Uterine fibroid embolization (UFE) is vastly underutilized when it comes to treating uterine fibroids, according to a large nationwide study presented on March 6 at the Society of Interventional Radiology (SIR) 2017 annual meeting in Washington, DC.
Hysterectomies are performed 65 times more often than uterine fibroid embolization, despite data showing that embolization results in substantially lower costs and shorter hospital stays than hysterectomies.
UFE is a minimally invasive image-guided treatment performed by interventional radiologists. A thin catheter is inserted into the artery at the groin or wrist, and a catheter is guided to the fibroid's blood supply. Small particles are then released to float downstream and block the small blood vessels and deprive the fibroid of nutrients. This results in the fibroid softening, bleeding less, and shrinking in size. Approximately nine in 10 patients who receive UFE report that their symptoms are eliminated, according to SIR.

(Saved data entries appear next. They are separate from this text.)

## src/rtl/ysyx_23060124_ifu_pkg.sv

```systemverilog
// Shared constants and FSM encoding for the instruction fetch unit.
package ysyx_23060124_ifu_pkg;
  localparam int          ysyx_23060124_ISA_WIDTH = 32;
  localparam logic [31:0] ysyx_23060124_RESET_PC  = 32'h8000_0000;

  typedef enum logic [2:0] {
    IFU_IDLE = 3'd0,
    IFU_REQ  = 3'd1,
    IFU_WAIT = 3'd2,
    IFU_HOLD = 3'd3,
    IFU_ERR  = 3'd4
  } ifu_state_e;
endpackage

```

## src/rtl/ysyx_23060124_ifu_pc.sv

```systemverilog
// Architectural PC: holds, steps by one word, or loads a word-aligned redirect target.
module ysyx_23060124_ifu_pc
  import ysyx_23060124_ifu_pkg::*;
#(
  parameter int                    ISA_WIDTH = ysyx_23060124_ISA_WIDTH,
  parameter logic [ISA_WIDTH-1:0]  RESET_PC  = ysyx_23060124_RESET_PC
) (
  input  logic                 i_clk,
  input  logic                 i_rst,
  input  logic                 i_advance,
  input  logic                 i_redirect,
  input  logic [ISA_WIDTH-1:0] i_redirect_pc,
  output logic [ISA_WIDTH-1:0] o_pc
);
  always_ff @(posedge i_clk) begin
    if (i_rst)
      o_pc <= RESET_PC;
    else if (i_redirect)
      o_pc <= {i_redirect_pc[ISA_WIDTH-1:2], 2'b00};
    else if (i_advance)
      o_pc <= o_pc + ISA_WIDTH'(4);
  end
endmodule

```

## src/rtl/ysyx_23060124_ifu.sv

```systemverilog
// Instruction fetch unit: one outstanding imem fetch, valid/ready hand-off to decode,
// redirects drop stale fetches via a kill flag.
module ysyx_23060124_ifu
  import ysyx_23060124_ifu_pkg::*;
#(
  parameter int                    ISA_WIDTH = ysyx_23060124_ISA_WIDTH,
  parameter logic [ISA_WIDTH-1:0]  RESET_PC  = ysyx_23060124_RESET_PC
) (
  input  logic                 i_clk,
  input  logic                 i_rst,
  output logic                 o_imem_req_valid,
  input  logic                 i_imem_req_ready,
  output logic [ISA_WIDTH-1:0] o_imem_addr,
  input  logic                 i_imem_rsp_valid,
  input  logic [ISA_WIDTH-1:0] i_imem_rsp_data,
  input  logic                 i_imem_rsp_err,
  output logic                 o_ins_valid,
  input  logic                 i_ins_ready,
  output logic [ISA_WIDTH-1:0] o_ins,
  output logic [ISA_WIDTH-1:0] o_pc,
  input  logic                 i_redirect_valid,
  input  logic [ISA_WIDTH-1:0] i_redirect_pc,
  output logic                 o_fetch_err
);
  ifu_state_e           state;
  logic                 kill;
  logic                 redir;
  logic                 advance;
  logic [ISA_WIDTH-1:0] pc;

  // A faulted unit is frozen until reset, so redirects are masked there.
  assign redir   = i_redirect_valid && (state != IFU_ERR);
  assign advance = (state == IFU_HOLD) && i_ins_ready && !redir;

  ysyx_23060124_ifu_pc #(
    .ISA_WIDTH (ISA_WIDTH),
    .RESET_PC  (RESET_PC)
  ) u_pc (
    .i_clk         (i_clk),
    .i_rst         (i_rst),
    .i_advance     (advance),
    .i_redirect    (redir),
    .i_redirect_pc (i_redirect_pc),
    .o_pc          (pc)
  );

  always_ff @(posedge i_clk) begin
    if (i_rst) begin
      state <= IFU_IDLE;
      kill  <= 1'b0;
      o_ins <= '0;
      o_pc  <= RESET_PC;
    end else begin
      case (state)
        IFU_IDLE: state <= IFU_REQ;
        IFU_REQ: if (i_imem_req_ready) begin
          // Request went out with the old pc; its response must be discarded.
          state <= IFU_WAIT;
          kill  <= redir;
        end
        IFU_WAIT: begin
          if (i_imem_rsp_valid) begin
            if (kill || redir) begin
              kill  <= 1'b0;
              state <= IFU_REQ;
            end else if (i_imem_rsp_err) begin
              state <= IFU_ERR;
            end else begin
              o_ins <= i_imem_rsp_data;
              o_pc  <= pc;
              state <= IFU_HOLD;
            end
          end else if (redir) begin
            kill <= 1'b1;
          end
        end
        IFU_HOLD: if (redir || i_ins_ready) state <= IFU_REQ;
        IFU_ERR:  state <= IFU_ERR;
        default:  state <= IFU_IDLE;
      endcase
    end
  end

  assign o_imem_req_valid = (state == IFU_REQ);
  assign o_imem_addr      = pc;
  assign o_ins_valid      = (state == IFU_HOLD);
  assign o_fetch_err      = (state == IFU_ERR);
endmodule

```

## config.mk

```make
export PLATFORM = sky130hd
export DESIGN_NAME = ysyx_23060124_ifu
export DESIGN_NICKNAME = d
export VERILOG_FILES = /design/src/rtl/ysyx_23060124_ifu_pkg.sv /design/src/rtl/ysyx_23060124_ifu_pc.sv /design/src/rtl/ysyx_23060124_ifu.sv
export SDC_FILE = /design/constraint.sdc
export NUM_CORES = 1
export LEC_CHECK = 0
export CAP_MARGIN = 20
export CORE_MARGIN = 4
export CORE_UTILIZATION = 43
export CTS_CLUSTER_DIAMETER = 80
export DETAILED_ROUTE_END_ITERATION = 10
export HOLD_SLACK_MARGIN = 0.08
export PLACE_DENSITY = 0.78
export SLEW_MARGIN = 20
export SYNTH_ARGS = -nofsm -noshare
export SYNTH_HDL_FRONTEND = slang
export SYNTH_SLANG_ARGS = --single-unit
```

## constraint.sdc

```tcl
create_clock -name i_clk -period 2.5 [get_ports i_clk]
set_clock_uncertainty 0.05 [all_clocks]
set_input_delay 0.5 -clock i_clk [delete_from_list [all_inputs] [get_ports i_clk]]
set_output_delay 0.5 -clock i_clk [all_outputs]
set_load 0.03 [all_outputs]
```

==> reports/summary.txt, run 1 <==
min Tclk post-route: 2.382 ns
met2 Use GR: 0.3620
#FFs+latches synth: 96
Avg Inst Size Synth: 7.981 um2
Final Hold Fails: 0
first-pass GRT wire length: 19,530 um
final antenna-violating net count: 0
via count: 4,042
vias per cell: 5.021
die width: 105.5 um
clock buffer depth: 2
Post-CTS Resized: 0
CTS tree: built
Clk pin slew, worst setup/hold paths: 0.10 ns
placed cell area: 0.005902 mm2
r2r setup slk: 0.39 ns
gr usage total: 0.2127
cell family with most CP delay: buffers and inverters
GRT Max-Usage Layer: met2
status: complete, no violations
Max-Cap Viols: 0
top cell type's share of synthesized area: 0.4703
fin util: 0.6584
GP Congestion: 0.8252
Arrival @ worst endpoint: 1.83 ns
row count: 35
Worst R2R Path Depth: 4
global route overflow: 0
Layout Cells excl Fill: 805
pwr dens: 515.7 mW/mm2
startpoint types: flop
sequential fraction of the synthesis area: 0.4703
Core Box Area: 0.009240 mm2
period utilization: 0.9530
Worst setup EP type: output pin
CTS Sinks: 96
Worst Setup SP: state[1]
Post-synth EDFFs: 0
Routed WL: 11,680 um
fmax: 419.7 MHz
met3 usage: 0.04838
Synth warnings: 0
M1 GR Usage: 0.2636
1st-pass router iterations: 4
placed wire-length estimate: 8639 um
Hold Crit Class: reg -> reg
die area: 0.01113 mm2
Final Setup Violations: 0
reg2reg end: u_pc.o_pc[12]
clock latency on the worst-skew pair: 0.36 ns
cells after synthesis: 512
CP peak stage delay: 0.67 ns
crit-path max FO: 10
Detailed Route Iter0 Violations: 186
CTS Hold Bufs: 0
Die Ht: 105.5 um
synth top area cells: dfxtp_1 47%, nand2_1 12%, a21oi_1 8.1%
Mapped Area: 0.004086 mm2
Setup TNS: 0 ns
hold depth: 2
Initial Utilization: 0.4422
Avg WL per Cell: 14.50 um
unrepaired setup endpoints after global routing: false
Leakage: 2.112 nW
Nets: 743
max-slew violation count: 0
vias in the first global route: 3,970
Worst Path Required: 1.95 ns
Main synth FF type: dfxtp_1
CP Cell Sequence: nand3b_4, inv_1, clkdlybuf4s50_1
Synth top cells by count: 135 x nand2_1, 96 x dfxtp_1, 66 x a21oi_1
Synth area leader: dfxtp_1
ANT cells: 0
Hold Startpoint: o_pc[3]
slowest library cell on the worst path: clkdlybuf4s50_1
I/O Buffers: 163
post-CTS setup buffer count: 0
clk root buf: clkbuf_8
fin area: 0.006083 mm2
ys async rst share: 0
Buf/Inv on CP: 2
crit path to: o_ins_valid
Synth cell types: 42
CTS Buf Count: 9
Layout area overhead: 48.87%
cell depth of the worst setup path: 3
layout cell share with drive strength beyond 1: 0.06805
Post-route DRC: 0
initial antenna violation count: 0
top-count cell post-synth: nand2_1
critical path type: reg -> out
VDD IR-drop max: 0.3519 mV
Clock H-tree levels: 3
largest net degree at the start of global routing: 38
Ports: 170
placed insts: 789
reg2reg start: state[1]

In the study presented this week, researchers from the University of Miami analyzed the 2012 and 2013 Nationwide Inpatient Sample, the largest all-payor inpatient healthcare database in the U.S. A team led by Dr. Prasoon Mohan used billing codes that identified hysterectomy and embolization completed for uterine fibroid treatment, and compared procedure volume between the two.
The researchers found that 165,000 more hysterectomies were performed nationwide than embolizations (167,650 versus 2,470). Also, only 0.4% of embolizations were performed in rural hospitals, compared with 9.4% of hysterectomies in the same setting. For embolizations, 7.9% of procedures were performed in small hospital systems, compared with 67.4% in large hospitals systems.
The disparity occurs despite the fact that UFE results in shorter hospital stays (2.16 days for embolization versus 2.32 days for hysterectomy), and it was less expensive than hysterectomy by about $12,000 ($21,583 for embolization versus $33,104 for hysterectomy).
The results highlight a healthcare access and education disparity in who receives embolization treatment, according to the researchers.
"The fact that so few women undergo UFE in rural and small hospital settings shows a healthcare access and education disparity in who receives this treatment," Mohan said in a statement. "It is important that we continue to educate patients about choice and determine ways to increase access to this effective, less invasive therapy."